**TRY IT**
Tally the lines in the following entries that include the word "global"; state only the total.

**DATA FOR THE TASK**
Background: an optimization exercise with open tools, aiming at small area, a short achievable clock period and few clock cycles. Do not read the settings as production practice. Where RTL was checked, it was by simulation tests only, not by an equivalence proof against the original. Power figures rest on the tool's default switching activity, not on a simulated workload.

==> flow/design.v (excerpt) <==
module CPU_6507(
	output [12:0] addr_bus,
	output [7:0] d_out,
	input [7:0] d_in,
	output reg wenb,
	input clk,
	input rstb,
	input rdy
);
Size: ~1,400 cells after synthesis, about 110 flip-flops, roughly 0.0087 mm² of cells after synthesis.
export LEC_CHECK = 0
export ABC_AREA = 1
export CAP_MARGIN = 20
export CORE_MARGIN = 2
export CORE_UTILIZATION = 60
export SLEW_MARGIN = 20
create_clock -name core_clock -period 9.0 [get_ports {clk}]
standard.sh (not shown) runs the stock make flow with config.mk's settings and CLKGATE_MAP_FILE= SYNTH_SCRIPT=/design/flow/synth_recipe.tcl, a recipe that flattens the netlist after the stock synthesis.
==> flow/flow/run.sh <==
#!/bin/bash
set -euo pipefail
bash standard.sh ADDER_MAP_FILE= "BUFFER_PORTS_ARGS=-buffer_cell sky130_fd_sc_hd__buf_4" SETUP_SLACK_MARGIN=5.8 finish > flow_make.log 2>&1
Change:
==> flow/flow/run.sh (replaced) <==
#!/bin/bash
set -euo pipefail
bash standard.sh "BUFFER_PORTS_ARGS=-buffer_cell sky130_fd_sc_hd__buf_4" SETUP_SLACK_MARGIN=5.8 finish > flow_make.log 2>&1
Outcome:
- The changed run completed with no timing, DRC or antenna violations
- sequential share of layout area climbs by 0.56 points
- utilization climbs by 1.8 points
- die area drops by a few percent
- flip-flop and latch count stays the same
- non-clock buffer count climbs by 13
- power climbs slightly
No functional check of the RTL was part of any run of this note.

---

Setup of job 7080:
Another version of the RTL of CPU_6507 (not shown whole).
Size in the first run: roughly 1400 cells after synthesis, roughly 110 flip-flops, ~0.0085 mm^2 of cells after synthesis.
// CPU_6507
module CPU_6507(
	output [12:0] addr_bus,
	output [7:0] d_out,
	input [7:0] d_in,
	output reg wenb,
	input clk,
	input rstb,
	input rdy
);
==> flow/config.mk <==
export PLATFORM = sky130hd
export DESIGN_NAME = CPU_6507
export DESIGN_NICKNAME = CPU_6507
export VERILOG_FILES = /design/flow/design.v
export SDC_FILE = /design/flow/constraint.sdc
export NUM_CORES = 4
export LEC_CHECK = 0
export ABC_AREA = 1
export CAP_MARGIN = 20
export CORE_MARGIN = 2
export CORE_UTILIZATION = 60
export SLEW_MARGIN = 20
==> flow/constraint.sdc <==
create_clock -name core_clock -period 9.0 [get_ports {clk}]
set_input_delay 1.8000 -clock core_clock [delete_from_list [all_inputs] [get_ports {clk}]]
set_output_delay 1.8000 -clock core_clock [all_outputs]
set_load 0.01 [all_outputs]
==> flow/flow/run.sh <==
#!/bin/bash
set -euo pipefail
bash standard.sh "BUFFER_PORTS_ARGS=-buffer_cell sky130_fd_sc_hd__buf_4" SETUP_SLACK_MARGIN=5.5 finish > flow_make.log 2>&1
Job 7080 completed every stage of the flow, and the final layout passed the timing, DRC and antenna checks.
Testbench counts of job 7080, summed over its fixed seeds: cycles 244,174.
Input-level comparison between job 1327 and job 7080:
# job 7080
export LEC_CHECK = 0
export ABC_AREA = 1
export CAP_MARGIN = 20
export CORE_MARGIN = 2
export CORE_UTILIZATION = 60
export SLEW_MARGIN = 20
create_clock -name core_clock -period 9.0 [get_ports {clk}]
# job 1327
export LEC_CHECK = 0
export CAP_MARGIN = 20
export CORE_MARGIN = 2
export CORE_UTILIZATION = 60
export SLEW_MARGIN = 20
create_clock -name core_clock -period 9.0 [get_ports {clk}]
==> flow/flow/run.sh <==
#!/bin/bash
set -euo pipefail
bash standard.sh "BUFFER_PORTS_ARGS=-buffer_cell sky130_fd_sc_hd__buf_4" SETUP_SLACK_MARGIN=5.8 finish > flow_make.log 2>&1
Results
Looking at group with the largest share of power, the registers result is from job 7080; the combinational cells one comes from job 1327.
Diff job 7080 -> job 1327 | post-route standard cell area excluding fillers | increase of about 20%
Compared with job 7080, job 1327 shows detailed-routed wire length on met2 higher by about 13%.
When job 1327 is set beside job 7080, its number of placed instances with taps included turns out to be about 16% smaller.
Going from job 7080 to job 1327, total chip power now sits higher; worst setup slack after placement went down by 0.11 ns.
Leakage power total of job 1327 falls short of that of job 7080 by a few percent.
Comparing job 7080 with job 1327, the peak ir drop on the vdd network came out essentially unchanged.
Job 1327 vs. job 7080: maximum frequency saw a decrease; die footprint saw an increase; width of the chip saw an increase.
> inputs changed (job 1327 -> job 6577)
==> flow/flow/run.sh <==
#!/bin/bash
set -euo pipefail
W=$PWD
sed -e "s#^\(\s*\)log_cmd abc {\*}\$abc_args#\1log_cmd abc {*}[lreplace \$abc_args 1 1 $W/flow/abc_nf.script]#" \
    "$FLOW_HOME/scripts/synth.tcl" > "$W/flow_synth_core.tcl"
grep -q 'abc_nf.script' "$W/flow_synth_core.tcl"
sed -e "s#source \$::env(SCRIPTS_DIR)/synth.tcl#source $W/flow_synth_core.tcl#" \
    "$W/synth_recipe.tcl" > "$W/flow_synth.tcl"
grep -q "flow_synth_core.tcl" "$W/flow_synth.tcl"
bash standard.sh SYNTH_SCRIPT="$W/flow_synth.tcl" "BUFFER_PORTS_ARGS=-buffer_cell sky130_fd_sc_hd__buf_4" SETUP_SLACK_MARGIN=5.8 finish > "$W/flow_make.log" 2>&1
==> flow/flow/abc_nf.script (new file) <==
strash
&get -n
&dch -f
&nf
&put
topo
stime -c
buffer -c
upsize -c
dnsize -c
- Taking job 6577 as 1.0, job 1327 lands at 1.11 on post-route cell area.
- Of job 1327 and job 6577, the lower combinational share of power belongs to job 6577.
- Comparing job 1327 and job 6577, the lower power consumed by the clock network is on job 6577.
- Job 6577 has data arrival at the endpoint of the critical path below what job 1327 had.
[inputs] job 5065 vs job 6577
# job 6577
export LEC_CHECK = 0
export CAP_MARGIN = 20
export CORE_MARGIN = 2
export CORE_UTILIZATION = 60
export SLEW_MARGIN = 20
create_clock -name core_clock -period 9.0 [get_ports {clk}]
# job 5065
export LEC_CHECK = 0
export ABC_AREA = 1
export CAP_MARGIN = 20
export CORE_MARGIN = 2
export CORE_UTILIZATION = 60
export SETUP_SLACK_MARGIN = 5
export SLEW_MARGIN = 20
create_clock -name core_clock -period 9.0 [get_ports {clk}]
==> flow/run.sh (new file) <==
#!/bin/bash
# synth_recipe.tcl (not shown) runs the flow's synth.tcl, then flattens the netlist and writes it again
# the make line also repeats each setting of config.mk as NAME=value (left out here)
make -C /OpenROAD-flow-scripts/flow DESIGN_CONFIG=/design/flow/config.mk WORK_HOME=/design/flow/orfs CLKGATE_MAP_FILE= SYNTH_SCRIPT=/design/flow/synth_recipe.tcl finish
removed: flow/flow/run.sh
removed: flow/flow/abc_nf.script
removed: flow/standard.sh
Findings:
- Job 5065 | stages: all done | timing, DRC, antenna: all pass
- Portion of total power attributed to combinational logic ended up 5.0 points lower on job 5065 than on job 6577.
- Compared with job 6577, job 5065 shows via count that has gone up by a few percent.
- Job 6577 ended up with PC[14]$_DFFE_PP_ as its launching instance or port of the critical path; job 5065 ended up with cwr[12]$_SDFFE_PN0P_.
- Compared with job 6577, job 5065 shows length of routed met3 wiring lower by 13%.
- Job 5065 ends up with a hold slack that is 0.013 ns lower than in job 6577.
- [job 5065 vs job 6577] share of the synthesized area in compound gates (AO/OA/AOI/OAI): lower in job 5065
- In job 5065, the final area came out 6.2% below the value in job 6577.
- Between job 5065 and job 6577, it is job 5065 whose number of global-route vias before repair is higher, by 132.
- Changes observed in job 5065 relative to job 6577: minimum clock period after layout now sits higher; post-synth design cell area now sits higher.
- Summary: with job 6577 as the reference, count of distinct cell types in the synthesized netlist in job 5065 moved down by more than a quarter.

---

Starting RTL as in the previous note.
clock: 9.0 ns
lec_check: 0
abc_area: 1
cap_margin: 20
core_margin: 2
core_utilization: 60
slew_margin: 20
==> flow/flow/run.sh <==
#!/bin/bash
set -euo pipefail
bash standard.sh SETUP_SLACK_MARGIN=6.0 finish > flow_make.log 2>&1
The first run went through all stages and came out clean.
Testbench counts at the start, summed over its fixed seeds: cycles 244,174.
Then changed:
==> flow/flow/run.sh (replaced) <==
#!/bin/bash
set -euo pipefail
bash standard.sh "BUFFER_PORTS_ARGS=-buffer_cell sky130_fd_sc_hd__buf_4" SETUP_SLACK_MARGIN=5.8 finish > flow_make.log 2>&1
=>
- worst setup slack gains 0.0065 ns
- power goes down by 5.7%
- sequential power is about the same
- worst hold slack loses 0.013 ns
- non-clock buffer count goes down by 41
- final cell count goes down by 2.5%
- final area goes down by 7.7%
- global-route usage goes down by 3.0 points
- clock power goes down by about 3%
- core utilization goes down by 5.9 points
Then changed:
--- a/flow/config.mk
+++ b/flow/config.mk
@@ -12,0 +13 @@
+export TNS_END_PERCENT = 30
Outcome:
- The changed run completed without violations
- global-route usage came out lower by 0.57 points
- cell count decreases by 0.68%
- clock skew is about the same
Then changed:
--- a/flow/config.mk
+++ b/flow/config.mk
@@ -11 +11 @@
-export CORE_UTILIZATION = 60
+export CORE_UTILIZATION = 55
@@ -13 +12,0 @@
-export TNS_END_PERCENT = 30
What happened: Routed wire length went up by about 1.2%; synthesized cell count does not change; die area went up by 8.8%; flip-flop and latch count does not change.

---

Starting RTL as in the previous note.
Settings: LEC_CHECK=0, ABC_AREA=1, CAP_MARGIN=20, CORE_MARGIN=2, CORE_UTILIZATION=60, SLEW_MARGIN=20; clock period 9.0 ns.
==> flow/flow/run.sh <==
#!/bin/bash
set -euo pipefail
bash standard.sh SETUP_SLACK_MARGIN=5.5 finish > flow_make.log 2>&1
Testbench counts at the start, summed over its fixed seeds: cycles 244,174.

**EXPECTED ANSWER**
3